Fatiga digital: Los espectadores exigen menos algoritmos y más humanidad en la gran pantalla.
El hartazgo por la inteligencia artificial ha traspasado las pantallas de los móviles y se ha instalado en las butacas de los cines. Tras años de avances tecnológicos que prometían revolucionar el entretenimiento, el público comienza a mostrar signos de agotamiento ante la saturación de efectos generados por IA, guiones predecibles y personajes carentes de profundidad emocional.
Un estudio reciente de la consultora Screen Engine/ASI reveló que el 68% de los espectadores estadounidenses considera que el uso excesivo de IA en el cine está deteriorando la calidad de las historias. El dato no sorprende si se analiza el panorama actual: desde trailers con voces clonadas hasta películas enteras donde los extras son digitales, la línea entre lo real y lo artificial se desvanece sin que el espectador lo pida.
El 72% de los encuestados afirmó sentirse «engañado» cuando descubre que escenas clave fueron creadas con inteligencia artificial.
El factor humano vs. la máquina
El debate no es nuevo, pero la escala sí.
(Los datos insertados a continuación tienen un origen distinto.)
--- src/design/mips_pkg.sv ---
package mips_pkg;

  typedef logic [31:0] word_t;
  typedef logic [4:0]  reg_addr_t;

  // jal writes its return address here
  localparam reg_addr_t link_reg = 5'd31;

  // primary opcode, instr[31:26]
  typedef enum logic [5:0] {
    op_r_type = 6'h00,
    op_j      = 6'h02,
    op_jal    = 6'h03,
    op_beq    = 6'h04,
    op_bne    = 6'h05,
    op_addi   = 6'h08,
    op_lw     = 6'h23,
    op_sw     = 6'h2b
  } opcode_t;

  // r-type function field, instr[5:0]
  typedef enum logic [5:0] {
    fn_jr  = 6'h08,
    fn_add = 6'h20,
    fn_sub = 6'h22,
    fn_and = 6'h24,
    fn_or  = 6'h25,
    fn_slt = 6'h2a
  } funct_t;

  typedef enum logic [2:0] {
    alu_add = 3'd0,
    alu_sub = 3'd1,
    alu_and = 3'd2,
    alu_or  = 3'd3,
    alu_slt = 3'd4
  } alu_op_t;

  // all zero means no-op
  typedef struct packed {
    logic    mem_to_reg;
    logic    mem_write;
    logic    branch_eq;
    logic    branch_ne;
    logic    alu_src_imm;
    logic    reg_dst_rd;
    logic    reg_write;
    logic    jump;
    logic    jal;
    logic    jr;
    alu_op_t alu_op;
  } ctrl_t;

endpackage

--- src/design/control_unit.sv ---
module control_unit (
  input  mips_pkg::word_t instr,
  output mips_pkg::ctrl_t ctrl
);
  import mips_pkg::*;

  opcode_t opcode;
  funct_t  funct;

  assign opcode = opcode_t'(instr[31:26]);
  assign funct  = funct_t'(instr[5:0]);

  always_comb begin
    // anything not matched below stays a no-op
    ctrl = '0;
    case (opcode)
      op_r_type: begin
        case (funct)
          fn_add: begin
            ctrl.reg_write  = 1'b1;
            ctrl.reg_dst_rd = 1'b1;
            ctrl.alu_op     = alu_add;
          end
          fn_sub: begin
            ctrl.reg_write  = 1'b1;
            ctrl.reg_dst_rd = 1'b1;
            ctrl.alu_op     = alu_sub;
          end
          fn_and: begin
            ctrl.reg_write  = 1'b1;
            ctrl.reg_dst_rd = 1'b1;
            ctrl.alu_op     = alu_and;
          end
          fn_or: begin
            ctrl.reg_write  = 1'b1;
            ctrl.reg_dst_rd = 1'b1;
            ctrl.alu_op     = alu_or;
          end
          fn_slt: begin
            ctrl.reg_write  = 1'b1;
            ctrl.reg_dst_rd = 1'b1;
            ctrl.alu_op     = alu_slt;
          end
          fn_jr: ctrl.jr = 1'b1;
          default: ctrl = '0;
        endcase
      end
      op_addi: begin
        ctrl.reg_write   = 1'b1;
        ctrl.alu_src_imm = 1'b1;
        ctrl.alu_op      = alu_add;
      end
      op_lw: begin
        ctrl.reg_write   = 1'b1;
        ctrl.alu_src_imm = 1'b1;
        ctrl.mem_to_reg  = 1'b1;
        ctrl.alu_op      = alu_add;
      end
      op_sw: begin
        ctrl.mem_write   = 1'b1;
        ctrl.alu_src_imm = 1'b1;
        ctrl.alu_op      = alu_add;
      end
      // branches compare through the subtractor's zero flag
      op_beq: begin
        ctrl.branch_eq = 1'b1;
        ctrl.alu_op    = alu_sub;
      end
      op_bne: begin
        ctrl.branch_ne = 1'b1;
        ctrl.alu_op    = alu_sub;
      end
      op_j: ctrl.jump = 1'b1;
      op_jal: begin
        ctrl.jump      = 1'b1;
        ctrl.jal       = 1'b1;
        ctrl.reg_write = 1'b1;
      end
      default: ctrl = '0;
    endcase
  end

endmodule

--- config.mk ---
export PLATFORM = sky130hd
export DESIGN_NAME = control_unit
export DESIGN_NICKNAME = d
export VERILOG_FILES = /design/src/design/mips_pkg.sv /design/src/design/control_unit.sv
export SDC_FILE = /design/constraint.sdc
export NUM_CORES = 1
export LEC_CHECK = 0
export BUFFER_PORTS_ARGS = -buffer_cell sky130_fd_sc_hd__buf_2
export CORE_AREA = 5 5 42 44
export DETAILED_ROUTE_END_ITERATION = 6
export DIE_AREA = 0 0 47 49
export PLACE_DENSITY = 0.58
export RECOVER_POWER = 25
export SLEW_MARGIN = 0
export SYNTH_ARGS = -nofsm -noshare
export SYNTH_HDL_FRONTEND = slang
export SYNTH_SLANG_ARGS = --single-unit
export TNS_END_PERCENT = 1
--- constraint.sdc ---
create_clock -name vclk -period 1.59
set_clock_uncertainty 0.1 [all_clocks]
set_input_delay 0.2385 -clock vclk [all_inputs]
set_output_delay 0.2385 -clock vclk [all_outputs]
set_load 0.03 [all_outputs]
==> metrics.txt, run 1 <==
die footprint=2300 µm²; gpl congestion=0.702; final worst-path cycle share=102%; largest family of logic cells by synthesized area=simple AND/OR/NAND/NOR gates; Mapped Cells=37; n_diodes=0; area share of the largest cell type after synthesis=9.47%; fin nets=107; WHS Path Cells=3; Yosys top cell by area=nor3b_1; final max-slew violation count=0; Finished Core Util=39.5%; Post-Synth Simple-Gate Area=73.2%; XOR/XNOR Fraction of Synth Area=0%; outcome=complete, but fails checks; pre-CTS WS=-112 ps; worst setup margin=-33.3 ps; RSZ-0062 raised after global routing=true; DP Wirelength=835 µm; Design Area, Final=553 µm²; register area share after synthesis=0%; Initial DRC Count=2; critical path arrival=1280 ps; DRC viols=0; core box area=1400 µm²; Crit path required time=1250 ps; Cell Pwr Density=192 nW/µm²; first-pass GRT wire length=1.68 mm; CLK BUF=0; antenna-violating nets left=0; IO Pins=45; DRT Wirelength=1.06 mm; grt ovf=0; Placement Rows=14; die height=49 µm; worst min-delay path class=in2out; hold_sp=instr[5]; final std cells w/o fill=89; Post-synth top cells=nand2_1, nor2_1, nand3_1, nor3_1, nor3b_1; initial antenna violation count=0; largest net degree at the start of global routing=8; largest fanout on the critical path=4; CP Launch Point=instr[31]; Avg WL per Cell=12.0 µm; synth top area cells=nor3b_1, nor4_4, nand3_1, nor3_1, a2111oi_2; max_slew headroom=75.2%; Critical Path Source Type=input pin; Max-Cap Viols=0; VDD IR-drop max=0.0000692 V; placed cell area=482 µm²; Final setup viols=5; Fmax achieved=0.616 GHz; failing checks=setup timing; IO Port Bufs=25; Worst-Margin Slew=368 ps; final total power=0.106 mW; DR pass1 iterations=3; synthesized net count=69; Area Overhead vs Synth=133%; Final Hold Vio Count=0; Post-CTS Repair Setup Buffers=0; Via-to-Cell Ratio=4.61; min Tclk post-route=1620 ps; vias in the first global route=417; Storage cell area=0 µm²; mean area per synthesized cell=6.43 µm²; DP Cell Count=89; Starting Density=17.0%; FF+latch count=0; layout cell share with drive strength beyond 1=60.3%; die width=47 µm; Ys Warns=0; post-synth cell types=22; mux cell area share after synthesis=4.21%; crit end category=output port; Adder-Cell Fraction of Synth Area=0%; vias after detailed routing=410; Leak Pwr=0.239 nW; Post-Syn Area=238 µm²; global-route usage over all layers=8.98%; Synth Area in Compound Gates=19.5%; CP Class=in2out
[report_power, final]
part / total (mW) / switching [mW] / internal, mW
logic: 0.106 / 0.0547 / 0.0513
clock network: 0 / 0 / 0
registers: 0 / 0 / 0
[path summary, 6_finish.rpt]
kind,end,slack [ps]
hold / removal,ctrl[3],730
setup / recovery,ctrl[6],-30
[final cells by class]
cell class	count	area, µm²
inverters	1	3.75
fillers	162	848
multi-input cells	35	272
well taps	16	20.0
repair buffers	37	258
[kinds of logic (layout without fill, tap and decap cells)]
logic type / after synthesis / count (layout)
simple gates: 28 / 28
compound gates: 6 / 6
buf+inv: 2 / 38
mux: 1 / 1
[cell usage in the layout (no fill, tap or decap), types with 2 or more instances in the layout]
cell type,instances
nand4_1,2
nor3_1,2
nand2_1,4
nor2_1,4
nand3_1,3
buf_4,20
buf_2,13
buf_6,2
nor3b_1,3
[critical path: stages]
cell and delay [ps]:
buf_8 100, nor4_4 340, nand4_1 150, a311oi_2 250
buf_4 200
[repair_timing]
item                       4_1_cts  5_1_grt
hold buffers                     0        0
gates resized for setup         13        8
pin swaps                        3        0
setup endpoints to repair       10       10
[layer usage]
| metal | global-route usage, % | vias up | part of all wire [%] |
|---|---|---|---|
| met2 | 15.6 | 16 | 44 |
| li1 | - | 216 | - |
| met1 | 12.6 | 178 | 46 |
| met4 | 0 | 0 | 0 |
| met5 | 0 | - | 0 |
| met3 | 0.369 | 0 | 9.4 |
[per-stage QoR]
step,hold WS (ps),setup TNS (ps)
floorplan,442,-1140
global placement,725,-443
detailed placement,734,-491
CTS,725,-142
global route,744,-591
finish,726,-108
(Power assumes the default switching activity.)
==> run 2: changes to the inputs <==
--- a/config.mk
+++ b/config.mk
@@ -6,10 +6,12 @@
 export NUM_CORES = 1
 export LEC_CHECK = 0
 export BUFFER_PORTS_ARGS = -buffer_cell sky130_fd_sc_hd__buf_2
-export CORE_AREA = 5 5 42 44
+export CELL_PAD_IN_SITES_DETAIL_PLACEMENT = 1
+export CELL_PAD_IN_SITES_GLOBAL_PLACEMENT = 1
+export CORE_MARGIN = 5
+export CORE_UTILIZATION = 14
 export DETAILED_ROUTE_END_ITERATION = 6
-export DIE_AREA = 0 0 47 49
-export PLACE_DENSITY = 0.58
+export PLACE_DENSITY = 0.8
 export RECOVER_POWER = 25
 export SLEW_MARGIN = 0
 export SYNTH_ARGS = -nofsm -noshare
==> run 2 against run 1 <==
  * The flow still finishes with violations (setup timing)
  * Total power grew 5.0%
  * Via count grew 4.6%
  * Worst hold slack lost 28 ps
  * Sequential share of layout area is the same
  * Sequential cell count is the same
  * Utilization shrank 2.6 points
  * Global-route usage grew 0.13 points
  * Die area grew 14%
  * Final cell count shrank 2.2%
  * Final area grew 3.8%
  * Critical path depth is the same
  * Critical endpoint unchanged
  * Largest cell class unchanged
  * Largest power group unchanged
==> metrics.txt, run 2 (synthesis results as in run 1) <==
DRC viols=0 (unchanged); outcome=complete, but fails checks; vias in the first global route=448 (+7.4%); grt ovf=0 (unchanged); die height=51.2 µm (+4.5%); hold_sp=instr[1]; worst min-delay path class=in2out; final max-slew violation count=0 (unchanged); die footprint=2620 µm² (+14%); final worst-path cycle share=105% (+2.8 points); worst setup margin=-78.6 ps (-45.3 ps); cell family with most CP delay=simple AND/OR/NAND/NOR gates; most frequent cells in the layout=buf_4, buf_2, buf_6; DRT Wirelength=1.33 mm (+25%); Starting Density=15.2% (-1.7 points); grt met2 use=15.7% (+0.054 points); CP Buf/Inv Count=2 (unchanged); CP Class=in2out; fin nets=105 (-1.9%); hold buffer count at CTS=0 (unchanged); initial antenna violation count=0 (unchanged); failing checks=setup timing; IO Port Bufs=25 (unchanged); Storage cell area=0 µm² (unchanged); Avg WL per Cell=15.3 µm (+28%); die width=51.2 µm (+8.9%); vias after detailed routing=429 (+4.6%); pre-CTS WS=-171 ps (-59.1 ps); core box area=1560 µm² (+11%); IO Pins=45 (unchanged); slowest CP cell=nor4_4; global-route usage over all layers=9.11% (+0.13 points); Post-CTS Repair Setup Buffers=0 (unchanged); Via-to-Cell Ratio=4.93 (+7.0%); CLK BUF=0 (unchanged); n_diodes=0 (unchanged); FILL cells=188 (+16%); Placement Rows=14 (unchanged); commonest non-fill, non-tap cell in the layout=buf_4; area of the multi-input gates=302 µm² (+11%); Fmax achieved=0.599 GHz (-2.7%); FF+latch count=0 (unchanged); gr busiest metal=met2; RSZ-0062 raised after global routing=true; final std cells w/o fill=87 (-2.2%); grt met1 use=12.0% (-0.63 points); Worst-Margin Slew=333 ps (-34.7 ps); Design Area, Final=574 µm² (+3.8%); Leak Pwr=0.239 nW (-0.13%); layout cell share with drive strength beyond 1=64.8% (+4.5 points); largest net degree at the start of global routing=8 (unchanged); WHS Path Cells=3 (unchanged); gpl congestion=0.715 (+1.8%); Critical Path Source Type=input pin; first-pass GRT wire length=1.93 mm (+15%); Area Overhead vs Synth=142%; Max-Cap Viols=0 (unchanged); VDD IR-drop max=0.0000654 V (-5.4%); antenna-violating nets left=0 (unchanged); critical path arrival=1330 ps (+50 ps); crit end category=output port; DP Cell Count=87 (-2.2%); CP peak stage delay=370 ps (+30 ps); met3 Use GR=0.872% (+0.50 points); Final Hold Vio Count=0 (unchanged); Initial DRC Count=4 (+2); Final setup viols=7 (+2); placed cell area=467 µm² (-3.1%); Cell Pwr Density=194 nW/µm² (+1.1%); Crit path required time=1250 ps (about the same); largest fanout on the critical path=4 (unchanged); DR pass1 iterations=4 (+1); Critical Path, Cell by Cell=buf_6 -> nor4_4 -> nand4_1 -> a311oi_2 -> buf_4; min Tclk post-route=1670 ps (+45.3 ps); max_slew headroom=77.5% (+2.3 points); hold endpoint=ctrl[3]
==> run 2: cell types whose count changed in the layout (fill, tap and decap cells not counted), sizes merged <==
cell	previous run	this run
clkbuf	1	2
buf	36	33
==> run 2: area by class of cell <==
| cell class | count | area share (%) |
|---|---|---|
| inverters | 1 | 0.654 |
| multi-input cells | 35 | 52.5 |
| well taps | 16 | 3.49 |
| repair buffers | 35 | 43.4 |
==> run 2: worst max-delay path by stage <==
stage	startpoint	to	slack, ps	cells after the start
final	instr[4]	ctrl[6]	-80	5
after global routing	instr[4]	ctrl[6]	-190	5
after CTS	instr[31]	ctrl[6]	-100	5
after detailed placement	instr[29]	ctrl[1]	-170	6
after global placement	instr[29]	ctrl[1]	-130	6
after floorplan	instr[4]	ctrl[1]	-200	3
==> run 2: timing repair <==
| item | CTS | global route |
|---|---|---|
| pin swaps | 4 | 3 |
| setup endpoints to repair | 11 | 11 |
| gates resized for setup | 16 | 10 |
| cloned | 0 | 0 |
==> run 2: layer usage <==
metal  routed length, µm  vias up  share of wire (%)
met5                   0        -                  0
met4                   0        0                  0
met3                  82        0                6.2
met2                 730       14                 55
met1                 517      201                 39
li1                    -      214                  -
==> run 2: metrics by stage <==
stage	utilization [%]	power [mW]	hold WS [ps]	TNS [ps]
floorplan	-	0.0322	442	-1140
global placement	29.9	0.0862	706	-622
detailed placement	29.9	0.0906	706	-1010
CTS	33.1	0.0984	700	-331
global route	36.8	0.119	713	-963
finish	36.8	0.111	697	-295
==> run 2: tightest hold or removal path, stage by stage <==
cell    delay (ps)
buf_2          120
nor4_2          50
buf_4          160
==> run 2: report_power, final <==
group          leakage, nW  internal, mW  switching (mW)  total (mW)
clock                    0             0               0           0
combinational        0.239        0.0502          0.0611       0.111
sequential               0             0               0           0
En los años 90, efectos como los de Jurassic Park asombraban por su realismo; hoy, herramientas como MidJourney o Runway permiten generar escenas completas en minutos, sin necesidad de actores, escenarios o incluso guionistas. El problema, según la crítica de cine Manohla Dargis (The New York Times), es que «la IA puede imitar, pero no innovar. Nos está dando más de lo mismo, pero con menos alma».
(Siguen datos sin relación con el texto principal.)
===== src/design/register_file.sv =====
module register_file (
  input  logic         clk,
  input  logic         reset,
  regfile_if.rf        rf
);
  import mips_pkg::*;

  word_t regs [32];

  always_ff @(posedge clk) begin
    if (reset) begin
      for (int i = 0; i < 32; i++) begin
        regs[i] <= '0;
      end
    end else if (rf.we && rf.wa != '0) begin
      // writes to r0 are dropped
      regs[rf.wa] <= rf.wd;
    end
  end

  // combinational reads, r0 hardwired to zero
  always_comb begin
    if (rf.ra1 == '0) begin
      rf.rd1 = '0;
    end else begin
      rf.rd1 = regs[rf.ra1];
    end
  end

  always_comb begin
    if (rf.ra2 == '0) begin
      rf.rd2 = '0;
    end else begin
      rf.rd2 = regs[rf.ra2];
    end
  end

endmodule


===== src/flat_wrapper.sv =====
// flat-port wrapper written by rule: the top's interface ports become plain ports
module register_file_flat import mips_pkg::*;
  (clk, reset, rf_ra1, rf_ra2, rf_wa, rf_wd, rf_we, rf_rd1, rf_rd2);
  regfile_if rf_i ();
  input  logic clk;
  input  logic reset;
  input wire logic [$bits(rf_i.ra1)-1:0] rf_ra1;
  input wire logic [$bits(rf_i.ra2)-1:0] rf_ra2;
  input wire logic [$bits(rf_i.wa)-1:0] rf_wa;
  input wire logic [$bits(rf_i.wd)-1:0] rf_wd;
  input wire logic [$bits(rf_i.we)-1:0] rf_we;
  output wire logic [$bits(rf_i.rd1)-1:0] rf_rd1;
  output wire logic [$bits(rf_i.rd2)-1:0] rf_rd2;
  assign rf_i.ra1 = rf_ra1;
  assign rf_i.ra2 = rf_ra2;
  assign rf_i.wa = rf_wa;
  assign rf_i.wd = rf_wd;
  assign rf_i.we = rf_we;
  assign rf_rd1 = rf_i.rd1;
  assign rf_rd2 = rf_i.rd2;
  register_file u_core (.clk(clk), .reset(reset), .rf(rf_i));
endmodule

===== config.mk =====
export PLATFORM = sky130hd
export DESIGN_NAME = register_file_flat
export DESIGN_NICKNAME = d
export VERILOG_FILES = /design/src/design/mips_pkg.sv /design/src/design/regfile_if.sv /design/src/design/register_file.sv /design/src/flat_wrapper.sv
export SDC_FILE = /design/constraint.sdc
export NUM_CORES = 2
export LEC_CHECK = 0
export BUFFER_PORTS_ARGS = -buffer_cell sky130_fd_sc_hd__buf_4
export CAP_MARGIN = 20
export CORE_ASPECT_RATIO = 1.1
export CORE_MARGIN = 2
export CORE_UTILIZATION = 25
export DETAILED_ROUTE_END_ITERATION = 8
export HOLD_SLACK_MARGIN = 0.02
export SLEW_MARGIN = 20
export SYNTH_ARGS = -nofsm -noshare
export SYNTH_HDL_FRONTEND = slang
export SYNTH_SLANG_ARGS = --single-unit
export TNS_END_PERCENT = 5

===== constraint.sdc =====
create_clock -name clk -period 2.85 [get_ports clk]
set_clock_uncertainty 0.2 [all_clocks]
set_input_delay 0.7125 -clock clk [delete_from_list [all_inputs] [get_ports clk]]
set_output_delay 0.7125 -clock clk [all_outputs]
set_load 0.005 [all_outputs]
El fenómeno ha generado reacciones en cadena. En redes sociales, el hashtag #NoMoreAI acumula millones de publicaciones, con usuarios compartiendo ejemplos de películas donde la IA arruinó la experiencia. Uno de los casos más virales fue el de The Flash (2023), donde escenas enteras de acción fueron criticadas por su falta de fluidez y expresiones faciales robóticas en los personajes.
La industria responde: ¿solución o más problemas?
Ante la creciente presión, algunos estudios han intentado apaciguar las críticas. Disney, por ejemplo, anunció que limitará el uso de IA en sus producciones originales, priorizando «el talento humano». Sin embargo, la medida contrasta con su reciente patente para un sistema que reemplaza a los extras con avatares digitales, lo que generó escepticismo entre los profesionales del sector.
Mientras tanto, en el Festival de Cannes de este año, el director Martin Scorsese lanzó una advertencia contundente: «Si seguimos por este camino, el cine dejará de ser un arte para convertirse en un producto más de consumo masivo. Y eso es algo que no podemos permitir». Sus palabras resonaron en un evento donde, irónicamente, varias películas presentadas utilizaban IA para «optimizar» sus efectos visuales.
El actor Keanu Reeves, conocido por su postura crítica hacia la tecnología en el cine, fue más directo: «Los estudios están reemplazando a los artistas por máquinas. ¿Dónde queda la magia del cine si todo es generado por un algoritmo?».
¿Qué sigue para el cine?
El futuro parece dividido. Por un lado, plataformas como Netflix y Amazon Prime apuestan por contenidos hiperpersonalizados, donde la IA ajusta escenas en tiempo real según las preferencias del espectador. Por otro, movimientos como #SaveTheCinema ganan fuerza, exigiendo regulaciones que protejan el trabajo humano y la esencia artística del séptimo arte.
Lo cierto es que el debate ya no es técnico, sino ético. Como resumió la guionista Lulu Wang: «La IA puede escribir un diálogo, pero no puede sentir el dolor de un personaje. Y eso, al final, es lo que nos hace humanos».